As life-forms, humans are carbon-based but our planet is not. Less than half a percent of Earth is carbon. However, we have discovered planets largely formed from the sixth element circling other stars, and a new theory holds that these were suitable places to host life long before Earth was born. 

The planet 55 Cancri e is thought to be largely carbon, possibly making its core a giant diamond. Two years ago, modeling suggested such worlds might be quite common.

At Harvard University, graduate student Natalie Mashian and her supervisor Professor Avi Loeb demonstrated that such planets are likely around carbon-enhanced metal-poor (CEMP) stars. CEMP stars can form very early in the evolution of a galaxy, potentially making these some of the earliest planets.

"This work shows that even stars with a tiny fraction of the carbon in our solar system can host planets," said Mashian in a statement.

The first stars were formed from hydrogen, helium, and small amounts of lithium. No larger atoms were created in the Big Bang. However, as these stars evolved they produced heavier elements, primarily in supernovae explosions. Such explosions distribute these elements into the neighborhood where they can become incorporated into a following generation of stars. However, the first of these “second generation” stars had only small amounts of such elements, carbon included. It is only as time passes and more supernovae go off that stars like the Sun, with higher concentrations of elements such as iron, appear.

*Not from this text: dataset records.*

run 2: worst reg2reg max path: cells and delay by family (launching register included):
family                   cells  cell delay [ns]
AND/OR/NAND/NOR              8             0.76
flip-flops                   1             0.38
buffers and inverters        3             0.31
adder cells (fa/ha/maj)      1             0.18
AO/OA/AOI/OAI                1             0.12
--- config.mk ---
export PLATFORM = sky130hd
export DESIGN_NAME = mem_arbiter
export DESIGN_NICKNAME = d
export VERILOG_FILES = /design/src/rtl/mem_arbiter_pkg.sv /design/src/rtl/mem_arbiter_req.sv /design/src/rtl/mem_arbiter.sv
export SDC_FILE = /design/constraint.sdc
export NUM_CORES = 1
export LEC_CHECK = 0
export ABC_AREA = 1
export BUFFER_PORTS_ARGS = -buffer_cell sky130_fd_sc_hd__buf_4
export CAP_MARGIN = 25
export CORE_MARGIN = 2
export CORE_UTILIZATION = 52
export DETAILED_ROUTE_END_ITERATION = 8
export PLACE_DENSITY_LB_ADDON = 0.15
export SLEW_MARGIN = 20
export SYNTH_ARGS = -nofsm -noshare
export SYNTH_HDL_FRONTEND = slang
export SYNTH_SLANG_ARGS = --single-unit
--- constraint.sdc ---
create_clock -name clk -period 7.82 [get_ports clk]
set_clock_uncertainty 0.2 [all_clocks]
set_input_delay 1.564 -clock clk [delete_from_list [all_inputs] [get_ports clk]]
set_output_delay 1.564 -clock clk [all_outputs]
set_load 0.02 [all_outputs]
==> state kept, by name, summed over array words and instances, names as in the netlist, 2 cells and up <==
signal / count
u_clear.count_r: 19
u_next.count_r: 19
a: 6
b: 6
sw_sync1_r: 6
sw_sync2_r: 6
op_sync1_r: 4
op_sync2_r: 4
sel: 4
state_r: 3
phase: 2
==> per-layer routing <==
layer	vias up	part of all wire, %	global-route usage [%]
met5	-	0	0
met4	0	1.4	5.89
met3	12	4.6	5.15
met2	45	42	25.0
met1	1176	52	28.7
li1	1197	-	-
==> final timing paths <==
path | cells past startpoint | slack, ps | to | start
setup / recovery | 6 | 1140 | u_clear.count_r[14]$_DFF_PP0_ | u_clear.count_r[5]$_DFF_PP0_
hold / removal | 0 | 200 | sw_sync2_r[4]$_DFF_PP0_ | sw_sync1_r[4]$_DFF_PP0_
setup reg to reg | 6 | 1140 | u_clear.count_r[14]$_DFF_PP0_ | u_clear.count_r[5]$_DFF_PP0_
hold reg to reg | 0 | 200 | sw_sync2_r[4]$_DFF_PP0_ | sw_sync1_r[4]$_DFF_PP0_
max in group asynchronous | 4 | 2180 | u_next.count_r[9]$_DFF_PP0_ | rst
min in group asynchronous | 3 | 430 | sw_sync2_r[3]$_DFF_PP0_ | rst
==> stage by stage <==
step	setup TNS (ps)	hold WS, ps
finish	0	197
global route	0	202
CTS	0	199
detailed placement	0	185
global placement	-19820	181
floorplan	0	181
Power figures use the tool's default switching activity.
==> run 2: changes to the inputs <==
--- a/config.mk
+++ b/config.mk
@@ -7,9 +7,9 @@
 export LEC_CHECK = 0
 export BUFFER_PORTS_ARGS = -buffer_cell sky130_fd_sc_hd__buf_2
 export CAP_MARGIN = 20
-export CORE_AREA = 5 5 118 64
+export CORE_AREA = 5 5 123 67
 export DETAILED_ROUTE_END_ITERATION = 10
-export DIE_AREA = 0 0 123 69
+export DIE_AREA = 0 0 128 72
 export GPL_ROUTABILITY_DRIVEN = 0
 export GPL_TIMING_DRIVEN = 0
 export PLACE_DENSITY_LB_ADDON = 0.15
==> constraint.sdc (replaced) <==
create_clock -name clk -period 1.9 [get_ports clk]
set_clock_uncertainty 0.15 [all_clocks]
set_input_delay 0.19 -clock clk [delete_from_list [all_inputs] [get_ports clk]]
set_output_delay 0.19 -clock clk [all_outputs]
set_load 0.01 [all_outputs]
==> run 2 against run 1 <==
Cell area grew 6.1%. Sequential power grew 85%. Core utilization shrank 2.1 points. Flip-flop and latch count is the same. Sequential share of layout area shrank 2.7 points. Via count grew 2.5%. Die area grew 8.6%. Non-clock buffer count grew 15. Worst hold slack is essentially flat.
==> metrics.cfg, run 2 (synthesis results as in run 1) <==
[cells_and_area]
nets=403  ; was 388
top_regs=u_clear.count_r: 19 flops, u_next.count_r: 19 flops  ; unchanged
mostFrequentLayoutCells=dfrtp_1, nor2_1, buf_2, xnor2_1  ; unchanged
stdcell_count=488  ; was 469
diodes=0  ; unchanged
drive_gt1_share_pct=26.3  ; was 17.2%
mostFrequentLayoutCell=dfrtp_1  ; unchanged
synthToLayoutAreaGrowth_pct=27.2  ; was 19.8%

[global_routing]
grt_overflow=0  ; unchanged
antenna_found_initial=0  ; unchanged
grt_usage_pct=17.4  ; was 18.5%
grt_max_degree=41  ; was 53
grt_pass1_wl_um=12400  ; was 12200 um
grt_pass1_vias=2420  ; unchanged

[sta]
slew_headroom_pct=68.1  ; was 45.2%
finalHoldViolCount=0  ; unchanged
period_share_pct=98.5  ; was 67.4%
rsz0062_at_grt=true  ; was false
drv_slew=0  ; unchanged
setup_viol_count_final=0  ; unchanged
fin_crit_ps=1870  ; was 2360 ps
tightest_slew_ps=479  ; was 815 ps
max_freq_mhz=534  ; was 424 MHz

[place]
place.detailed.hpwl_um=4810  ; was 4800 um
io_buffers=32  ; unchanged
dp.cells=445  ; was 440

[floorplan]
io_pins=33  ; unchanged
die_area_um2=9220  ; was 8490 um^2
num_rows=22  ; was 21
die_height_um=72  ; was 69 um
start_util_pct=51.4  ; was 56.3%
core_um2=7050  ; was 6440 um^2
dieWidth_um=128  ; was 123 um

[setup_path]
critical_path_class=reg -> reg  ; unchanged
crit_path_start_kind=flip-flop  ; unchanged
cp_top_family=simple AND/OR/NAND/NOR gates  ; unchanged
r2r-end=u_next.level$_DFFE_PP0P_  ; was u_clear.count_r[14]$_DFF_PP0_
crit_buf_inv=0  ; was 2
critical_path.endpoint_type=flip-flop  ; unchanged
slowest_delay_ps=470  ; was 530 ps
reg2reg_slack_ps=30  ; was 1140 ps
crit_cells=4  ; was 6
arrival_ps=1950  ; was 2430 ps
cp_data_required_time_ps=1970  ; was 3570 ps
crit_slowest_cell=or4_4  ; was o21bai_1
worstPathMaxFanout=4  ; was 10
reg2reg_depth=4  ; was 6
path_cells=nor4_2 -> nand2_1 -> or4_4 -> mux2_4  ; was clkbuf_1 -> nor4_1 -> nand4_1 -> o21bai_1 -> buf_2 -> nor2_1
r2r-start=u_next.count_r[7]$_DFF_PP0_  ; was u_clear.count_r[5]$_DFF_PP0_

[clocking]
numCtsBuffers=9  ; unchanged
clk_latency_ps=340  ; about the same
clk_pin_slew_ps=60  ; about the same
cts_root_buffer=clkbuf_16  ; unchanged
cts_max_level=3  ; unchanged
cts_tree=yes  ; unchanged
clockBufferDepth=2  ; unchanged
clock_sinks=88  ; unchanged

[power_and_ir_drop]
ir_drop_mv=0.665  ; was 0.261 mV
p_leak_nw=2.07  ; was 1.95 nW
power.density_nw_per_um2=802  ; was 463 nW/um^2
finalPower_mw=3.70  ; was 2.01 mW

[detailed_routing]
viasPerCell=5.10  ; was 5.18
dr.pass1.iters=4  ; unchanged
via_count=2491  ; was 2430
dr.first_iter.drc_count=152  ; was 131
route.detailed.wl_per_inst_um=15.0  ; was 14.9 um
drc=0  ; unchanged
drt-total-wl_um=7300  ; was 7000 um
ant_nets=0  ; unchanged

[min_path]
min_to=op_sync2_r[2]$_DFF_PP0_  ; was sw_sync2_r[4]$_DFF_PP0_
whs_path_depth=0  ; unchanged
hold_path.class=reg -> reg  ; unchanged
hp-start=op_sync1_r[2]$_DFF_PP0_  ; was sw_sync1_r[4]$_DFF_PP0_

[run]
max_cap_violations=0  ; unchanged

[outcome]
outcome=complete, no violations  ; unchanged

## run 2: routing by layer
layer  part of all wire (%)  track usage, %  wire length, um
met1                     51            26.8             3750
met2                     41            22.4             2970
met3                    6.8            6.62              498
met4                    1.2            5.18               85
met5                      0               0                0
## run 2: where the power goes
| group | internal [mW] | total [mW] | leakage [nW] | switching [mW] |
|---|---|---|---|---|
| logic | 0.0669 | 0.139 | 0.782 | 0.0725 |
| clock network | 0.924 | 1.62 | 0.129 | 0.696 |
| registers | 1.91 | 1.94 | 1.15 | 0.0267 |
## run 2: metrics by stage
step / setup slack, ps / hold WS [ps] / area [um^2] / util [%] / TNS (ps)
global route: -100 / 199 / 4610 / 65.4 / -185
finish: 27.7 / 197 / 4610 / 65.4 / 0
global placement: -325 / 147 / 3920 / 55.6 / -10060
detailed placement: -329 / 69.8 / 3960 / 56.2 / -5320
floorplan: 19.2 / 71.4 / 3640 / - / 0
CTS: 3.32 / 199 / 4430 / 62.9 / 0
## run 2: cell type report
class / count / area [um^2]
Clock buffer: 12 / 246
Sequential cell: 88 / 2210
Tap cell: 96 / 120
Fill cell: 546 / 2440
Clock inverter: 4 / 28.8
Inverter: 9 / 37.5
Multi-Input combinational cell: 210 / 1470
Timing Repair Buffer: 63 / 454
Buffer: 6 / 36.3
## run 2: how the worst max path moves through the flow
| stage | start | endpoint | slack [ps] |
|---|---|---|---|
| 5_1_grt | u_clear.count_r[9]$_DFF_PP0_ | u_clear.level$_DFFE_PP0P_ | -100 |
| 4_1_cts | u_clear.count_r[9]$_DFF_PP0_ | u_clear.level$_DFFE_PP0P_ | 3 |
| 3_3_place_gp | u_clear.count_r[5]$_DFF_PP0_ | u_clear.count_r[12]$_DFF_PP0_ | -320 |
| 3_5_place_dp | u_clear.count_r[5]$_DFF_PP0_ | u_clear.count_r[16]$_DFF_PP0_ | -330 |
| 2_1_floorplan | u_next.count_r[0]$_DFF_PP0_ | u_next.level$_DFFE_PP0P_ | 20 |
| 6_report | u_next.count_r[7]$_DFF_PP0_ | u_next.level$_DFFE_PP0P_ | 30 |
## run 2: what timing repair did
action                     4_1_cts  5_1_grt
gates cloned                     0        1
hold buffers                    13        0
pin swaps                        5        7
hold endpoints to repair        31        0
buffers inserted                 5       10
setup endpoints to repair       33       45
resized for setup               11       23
### src/rtl/cpu_run_monitor_if.sv
// Fault-log drain port of cpu_run_monitor: head entry plus valid/ready handshake.
interface cpu_run_monitor_if #(
   parameter int unsigned CORE_W = 1,
   parameter int unsigned CNT_W  = 32
);
   logic              log_valid;
   logic              log_ready;
   logic [CORE_W-1:0] log_core;
   logic [CNT_W-1:0]  log_cycle;

   modport master (output log_valid, log_core, log_cycle, input log_ready);
   modport slave  (input log_valid, log_core, log_cycle, output log_ready);
endinterface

The protoplanetary disk around CEMP stars lack the iron and silicon to form planets like Earth, Mashian and Loeb argue, but grains of carbon would clump together to form solid, if low-density, planets.

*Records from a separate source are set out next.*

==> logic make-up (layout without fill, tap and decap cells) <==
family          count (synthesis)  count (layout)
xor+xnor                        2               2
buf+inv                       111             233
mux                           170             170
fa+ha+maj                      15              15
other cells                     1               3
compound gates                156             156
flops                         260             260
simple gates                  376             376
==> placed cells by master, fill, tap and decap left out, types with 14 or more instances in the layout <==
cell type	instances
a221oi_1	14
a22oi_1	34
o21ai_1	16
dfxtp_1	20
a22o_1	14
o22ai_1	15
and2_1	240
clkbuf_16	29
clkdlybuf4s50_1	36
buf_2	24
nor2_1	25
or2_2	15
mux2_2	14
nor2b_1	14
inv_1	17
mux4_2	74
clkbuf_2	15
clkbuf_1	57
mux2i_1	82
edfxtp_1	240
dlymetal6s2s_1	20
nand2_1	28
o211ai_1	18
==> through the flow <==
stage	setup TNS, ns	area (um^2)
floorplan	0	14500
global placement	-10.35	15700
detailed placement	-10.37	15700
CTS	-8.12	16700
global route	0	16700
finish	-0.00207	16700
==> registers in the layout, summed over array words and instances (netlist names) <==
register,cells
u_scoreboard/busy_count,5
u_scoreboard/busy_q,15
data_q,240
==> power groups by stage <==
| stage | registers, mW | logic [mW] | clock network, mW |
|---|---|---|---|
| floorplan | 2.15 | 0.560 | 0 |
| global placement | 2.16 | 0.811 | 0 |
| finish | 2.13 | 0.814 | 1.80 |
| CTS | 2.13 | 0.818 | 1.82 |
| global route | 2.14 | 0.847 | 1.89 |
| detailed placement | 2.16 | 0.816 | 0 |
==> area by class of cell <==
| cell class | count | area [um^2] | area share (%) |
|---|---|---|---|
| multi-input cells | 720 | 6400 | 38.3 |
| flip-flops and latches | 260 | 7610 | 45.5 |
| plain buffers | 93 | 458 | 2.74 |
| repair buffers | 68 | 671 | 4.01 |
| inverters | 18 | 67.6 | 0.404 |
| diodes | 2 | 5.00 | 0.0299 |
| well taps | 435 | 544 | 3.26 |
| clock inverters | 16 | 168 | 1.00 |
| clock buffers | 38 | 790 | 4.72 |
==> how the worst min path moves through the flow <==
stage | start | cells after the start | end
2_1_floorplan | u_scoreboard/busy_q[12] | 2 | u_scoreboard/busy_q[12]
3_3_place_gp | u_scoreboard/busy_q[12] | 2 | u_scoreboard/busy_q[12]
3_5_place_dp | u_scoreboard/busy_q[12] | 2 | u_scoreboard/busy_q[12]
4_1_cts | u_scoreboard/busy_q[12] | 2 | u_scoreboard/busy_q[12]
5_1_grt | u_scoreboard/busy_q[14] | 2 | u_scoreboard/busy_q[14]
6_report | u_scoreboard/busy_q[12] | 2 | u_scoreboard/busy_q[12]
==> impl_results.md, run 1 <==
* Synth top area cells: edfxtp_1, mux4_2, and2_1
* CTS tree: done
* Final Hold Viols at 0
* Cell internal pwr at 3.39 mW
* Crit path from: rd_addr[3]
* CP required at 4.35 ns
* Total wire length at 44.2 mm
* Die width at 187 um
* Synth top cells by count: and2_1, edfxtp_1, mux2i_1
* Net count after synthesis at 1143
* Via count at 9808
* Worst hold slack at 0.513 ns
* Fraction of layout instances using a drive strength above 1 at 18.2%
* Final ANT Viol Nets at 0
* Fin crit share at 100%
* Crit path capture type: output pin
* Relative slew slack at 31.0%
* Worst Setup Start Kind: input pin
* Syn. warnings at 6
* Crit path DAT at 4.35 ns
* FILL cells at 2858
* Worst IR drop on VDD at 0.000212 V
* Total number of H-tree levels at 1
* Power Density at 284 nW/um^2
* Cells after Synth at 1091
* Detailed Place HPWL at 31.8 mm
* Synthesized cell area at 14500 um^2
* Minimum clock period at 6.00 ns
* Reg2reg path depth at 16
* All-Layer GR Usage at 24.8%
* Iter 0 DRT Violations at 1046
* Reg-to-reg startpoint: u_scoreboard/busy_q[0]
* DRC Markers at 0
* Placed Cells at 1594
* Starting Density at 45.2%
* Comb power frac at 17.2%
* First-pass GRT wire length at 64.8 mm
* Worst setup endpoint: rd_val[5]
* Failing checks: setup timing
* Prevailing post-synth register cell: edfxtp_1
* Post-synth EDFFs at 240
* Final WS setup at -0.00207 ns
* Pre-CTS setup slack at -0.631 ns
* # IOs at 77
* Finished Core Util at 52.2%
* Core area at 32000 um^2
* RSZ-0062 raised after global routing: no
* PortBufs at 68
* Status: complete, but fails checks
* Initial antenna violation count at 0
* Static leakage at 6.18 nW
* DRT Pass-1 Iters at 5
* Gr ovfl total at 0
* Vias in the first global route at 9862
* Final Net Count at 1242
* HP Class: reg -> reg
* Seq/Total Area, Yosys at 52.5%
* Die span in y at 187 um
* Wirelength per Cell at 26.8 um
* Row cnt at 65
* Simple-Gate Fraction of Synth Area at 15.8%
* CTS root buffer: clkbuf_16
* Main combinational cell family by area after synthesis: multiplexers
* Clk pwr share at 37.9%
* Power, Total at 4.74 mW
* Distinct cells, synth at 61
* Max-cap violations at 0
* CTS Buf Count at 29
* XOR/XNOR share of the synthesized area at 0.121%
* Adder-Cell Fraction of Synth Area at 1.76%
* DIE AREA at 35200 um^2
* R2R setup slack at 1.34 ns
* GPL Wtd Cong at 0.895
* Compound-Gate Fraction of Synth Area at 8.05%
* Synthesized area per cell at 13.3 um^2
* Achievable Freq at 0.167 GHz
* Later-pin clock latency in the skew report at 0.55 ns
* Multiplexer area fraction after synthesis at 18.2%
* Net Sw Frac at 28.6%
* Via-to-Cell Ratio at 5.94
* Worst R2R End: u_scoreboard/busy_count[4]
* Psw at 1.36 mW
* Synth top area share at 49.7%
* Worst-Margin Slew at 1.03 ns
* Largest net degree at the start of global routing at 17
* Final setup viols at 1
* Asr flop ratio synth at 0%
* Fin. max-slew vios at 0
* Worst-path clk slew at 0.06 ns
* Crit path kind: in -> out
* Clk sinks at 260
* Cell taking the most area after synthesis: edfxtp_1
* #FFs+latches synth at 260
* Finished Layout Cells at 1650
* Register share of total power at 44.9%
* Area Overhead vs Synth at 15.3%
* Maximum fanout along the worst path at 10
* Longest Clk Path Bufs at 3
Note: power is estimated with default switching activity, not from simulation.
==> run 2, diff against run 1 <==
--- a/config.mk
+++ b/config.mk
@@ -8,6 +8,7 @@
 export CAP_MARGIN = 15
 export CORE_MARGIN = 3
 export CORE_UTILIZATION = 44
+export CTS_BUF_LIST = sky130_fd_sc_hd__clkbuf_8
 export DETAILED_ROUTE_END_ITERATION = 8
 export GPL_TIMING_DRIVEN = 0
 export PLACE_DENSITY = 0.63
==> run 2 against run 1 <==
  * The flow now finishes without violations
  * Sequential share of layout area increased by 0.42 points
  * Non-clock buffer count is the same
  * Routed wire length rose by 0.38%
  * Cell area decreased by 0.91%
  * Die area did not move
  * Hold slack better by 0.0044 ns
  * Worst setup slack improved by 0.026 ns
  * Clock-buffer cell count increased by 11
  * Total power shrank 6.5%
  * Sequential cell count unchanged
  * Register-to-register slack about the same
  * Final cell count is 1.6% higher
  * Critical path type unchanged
**config.mk**
```make
export PLATFORM = sky130hd
export DESIGN_NAME = decode_thread_scheduler
export DESIGN_NICKNAME = d
export VERILOG_FILES = /design/src/rtl/decode_thread_scheduler.sv
export SDC_FILE = /design/constraint.sdc
export NUM_CORES = 1
export LEC_CHECK = 0
export CORE_MARGIN = 4
export CORE_UTILIZATION = 54
export CTS_CLUSTER_SIZE = 40
export DETAILED_ROUTE_END_ITERATION = 12
export MAX_ROUTING_LAYER = met4
export PLACE_DENSITY = 0.8
export SYNTH_ARGS = -nofsm -noshare
export SYNTH_HDL_FRONTEND = slang
export SYNTH_SLANG_ARGS = --single-unit
```
**constraint.sdc**
```tcl
create_clock -name clock_i -period 12.15 [get_ports clock_i]
set_input_delay 1.215 -clock clock_i [delete_from_list [all_inputs] [get_ports clock_i]]
set_output_delay 1.215 -clock clock_i [all_outputs]
set_load 0.02 [all_outputs]
```
<file path="src/rtl/i2s_transmitter.sv">
// I2S transmitter: divides CLK into BCLK/LRCLK and shifts 16-bit stereo
// pairs MSB-first with the one-BCLK I2S delay from a single-entry buffer.
module i2s_transmitter #(
    parameter int BCLK_DIV = 16
) (
    input  logic        CLK,
    input  logic        RST,
    input  logic [15:0] leftSampleIn,
    input  logic [15:0] rightSampleIn,
    input  logic        sampleValid,
    output logic        sampleReady,
    output logic        frameStart,
    output logic        underrun,
    output logic        BCLK,
    output logic        LRCLK,
    output logic        SDATA
);

    localparam int DW = (BCLK_DIV > 2) ? $clog2(BCLK_DIV) : 1;

    logic [DW-1:0] divCnt_q, divCnt_d;
    logic          bclk_q, bclk_d;
    logic [4:0]    slot_q, slot_d;
    logic          lrclk_q, lrclk_d;
    logic [31:0]   shift_q, shift_d;
    logic [15:0]   holdL_q, holdL_d;
    logic [15:0]   holdR_q, holdR_d;
    logic          holdFull_q, holdFull_d;
    logic          frameStart_q, frameStart_d;
    logic          underrun_q, underrun_d;

    logic          divWrap;
    logic          fall;
    logic          load;
    logic [4:0]    slotNext;
    logic          capture;

    always_comb begin
        divCnt_d     = divCnt_q;
        bclk_d       = bclk_q;
        slot_d       = slot_q;
        lrclk_d      = lrclk_q;
        shift_d      = shift_q;
        holdL_d      = holdL_q;
        holdR_d      = holdR_q;
        holdFull_d   = holdFull_q;
        underrun_d   = underrun_q;

        divWrap      = (divCnt_q == DW'(BCLK_DIV - 1));
        fall         = divWrap && bclk_q;
        slotNext     = slot_q + 5'd1;
        load         = fall && (slotNext == 5'd1);
        capture      = sampleValid && !holdFull_q;
        frameStart_d = load;

        divCnt_d = divWrap ? '0 : divCnt_q + DW'(1);
        if (divWrap) begin
            bclk_d = ~bclk_q;
        end

        // Data and word select move together on the BCLK fall
        if (fall) begin
            slot_d  = slotNext;
            lrclk_d = slotNext[4];
            if (load) begin
                shift_d = {holdL_q, holdR_q};
            end else begin
                shift_d = {shift_q[30:0], 1'b0};
            end
        end

        if (capture) begin
            holdL_d    = leftSampleIn;
            holdR_d    = rightSampleIn;
            holdFull_d = 1'b1;
        end

        // Empty buffer at load: old pair goes out again, capture still allowed
        if (load) begin
            if (holdFull_q) begin
                holdFull_d = 1'b0;
            end else begin
                underrun_d = 1'b1;
            end
        end
    end

    always_ff @(posedge CLK) begin
        if (RST) begin
            divCnt_q     <= '0;
            bclk_q       <= 1'b0;
            slot_q       <= 5'd0;
            lrclk_q      <= 1'b0;
            shift_q      <= 32'd0;
            holdL_q      <= 16'd0;
            holdR_q      <= 16'd0;
            holdFull_q   <= 1'b0;
            frameStart_q <= 1'b0;
            underrun_q   <= 1'b0;
        end else begin
            divCnt_q     <= divCnt_d;
            bclk_q       <= bclk_d;
            slot_q       <= slot_d;
            lrclk_q      <= lrclk_d;
            shift_q      <= shift_d;
            holdL_q      <= holdL_d;
            holdR_q      <= holdR_d;
            holdFull_q   <= holdFull_d;
            frameStart_q <= frameStart_d;
            underrun_q   <= underrun_d;
        end
    end

    assign sampleReady = ~holdFull_q;
    assign frameStart  = frameStart_q;
    assign underrun    = underrun_q;
    assign BCLK        = bclk_q;
    assign LRCLK       = lrclk_q;
    assign SDATA       = shift_q[31];

endmodule

</file>
<file path="config.mk">
export PLATFORM = sky130hd
export DESIGN_NAME = i2s_transmitter
export DESIGN_NICKNAME = d
export VERILOG_FILES = /design/src/rtl/i2s_transmitter.sv
export SDC_FILE = /design/constraint.sdc
export NUM_CORES = 1
export LEC_CHECK = 0
export ABC_AREA = 0
export CORE_ASPECT_RATIO = 1.1
export CORE_MARGIN = 4
export CORE_UTILIZATION = 54
export CTS_CLUSTER_DIAMETER = 120
export DETAILED_ROUTE_END_ITERATION = 10
export HOLD_SLACK_MARGIN = 0.05
export MAX_ROUTING_LAYER = met4
export PLACE_DENSITY_LB_ADDON = 0.2
export RECOVER_POWER = 50
export SLEW_MARGIN = 20
export SYNTH_ARGS = -nofsm -noshare
export SYNTH_HDL_FRONTEND = slang
export SYNTH_SLANG_ARGS = --single-unit
export TNS_END_PERCENT = 100
</file>
<file path="constraint.sdc">
create_clock -name CLK -period 2 [get_ports CLK]
set_clock_uncertainty 0.05 [all_clocks]
set_input_delay 0.2 -clock CLK [delete_from_list [all_inputs] [get_ports CLK]]
set_output_delay 0.2 -clock CLK [all_outputs]
set_load 0.02 [all_outputs]
</file>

The pair calculated the distance from the star at which such planets might form during the limited lifetime these disks survive, which for low metal disks is thought to be less than a million years. The higher the metal content of the disk, the further out the planet could form. Noting that CEMP stars typically have masses lower than the Sun, many of these planets could lie in their star's habitable zone.

So might these planets host life? Mashian thinks so. "We have good reason to believe that alien life will be carbon-based, like life on Earth, so this also bodes well for the possibility of life in the early universe," she said.

Identifying such planets from a distance is challenging. However, Mashian and Loeb argue their atmospheres will be rich in carbon monoxide and methane, which we may be able to detect if the planet passes in front of its star. 

The theory of panspermia holds that life came to Earth from outer space. This pushes the question of where and how life might have evolved first back one level. The existence of life on carbon-based planets certainly wouldn't prove the theory, but would expand the possible circumstances in which life could appear while providing plenty of time to reach Earth.